[What is needed]:
Repeat the lines from the line with "set_output_delay 0.29 -clock" to the line with "signed or unsigned." in the listing below, keeping both end lines and adding nothing.

[Dataset records]:
□ □ □ □ □

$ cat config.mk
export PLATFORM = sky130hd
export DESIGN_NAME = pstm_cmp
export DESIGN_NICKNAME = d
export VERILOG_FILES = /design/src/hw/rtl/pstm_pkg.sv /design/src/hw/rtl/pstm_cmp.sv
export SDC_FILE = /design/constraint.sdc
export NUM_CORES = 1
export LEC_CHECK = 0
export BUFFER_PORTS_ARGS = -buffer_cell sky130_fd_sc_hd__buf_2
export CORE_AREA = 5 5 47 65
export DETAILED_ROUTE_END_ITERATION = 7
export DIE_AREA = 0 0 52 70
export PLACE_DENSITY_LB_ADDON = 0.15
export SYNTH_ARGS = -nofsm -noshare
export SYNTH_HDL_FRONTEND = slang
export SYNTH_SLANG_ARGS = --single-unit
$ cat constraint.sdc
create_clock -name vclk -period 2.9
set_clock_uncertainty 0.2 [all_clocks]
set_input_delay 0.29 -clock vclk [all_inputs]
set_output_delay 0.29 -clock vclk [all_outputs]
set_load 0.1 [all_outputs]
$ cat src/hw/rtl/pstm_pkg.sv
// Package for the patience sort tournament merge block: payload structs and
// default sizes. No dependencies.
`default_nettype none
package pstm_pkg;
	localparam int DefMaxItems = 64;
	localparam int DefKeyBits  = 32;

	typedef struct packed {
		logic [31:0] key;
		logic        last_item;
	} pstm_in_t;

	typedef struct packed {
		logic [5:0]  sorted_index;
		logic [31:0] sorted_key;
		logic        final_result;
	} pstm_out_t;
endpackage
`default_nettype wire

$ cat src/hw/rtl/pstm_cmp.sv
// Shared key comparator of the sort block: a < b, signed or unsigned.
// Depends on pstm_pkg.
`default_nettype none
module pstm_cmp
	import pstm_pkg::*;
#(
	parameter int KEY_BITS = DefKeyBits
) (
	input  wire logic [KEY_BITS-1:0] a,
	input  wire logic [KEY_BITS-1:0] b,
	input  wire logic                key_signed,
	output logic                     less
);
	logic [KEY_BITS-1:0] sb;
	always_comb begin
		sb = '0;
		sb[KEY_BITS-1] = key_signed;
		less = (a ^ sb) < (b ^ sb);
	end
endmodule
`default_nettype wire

□ □ □ □ □

[Problem solution]:
set_output_delay 0.29 -clock vclk [all_outputs]
set_load 0.1 [all_outputs]
$ cat src/hw/rtl/pstm_pkg.sv
// Package for the patience sort tournament merge block: payload structs and
// default sizes. No dependencies.
`default_nettype none
package pstm_pkg;
	localparam int DefMaxItems = 64;
	localparam int DefKeyBits  = 32;

	typedef struct packed {
		logic [31:0] key;
		logic        last_item;
	} pstm_in_t;

	typedef struct packed {
		logic [5:0]  sorted_index;
		logic [31:0] sorted_key;
		logic        final_result;
	} pstm_out_t;
endpackage
`default_nettype wire

$ cat src/hw/rtl/pstm_cmp.sv
// Shared key comparator of the sort block: a < b, signed or unsigned.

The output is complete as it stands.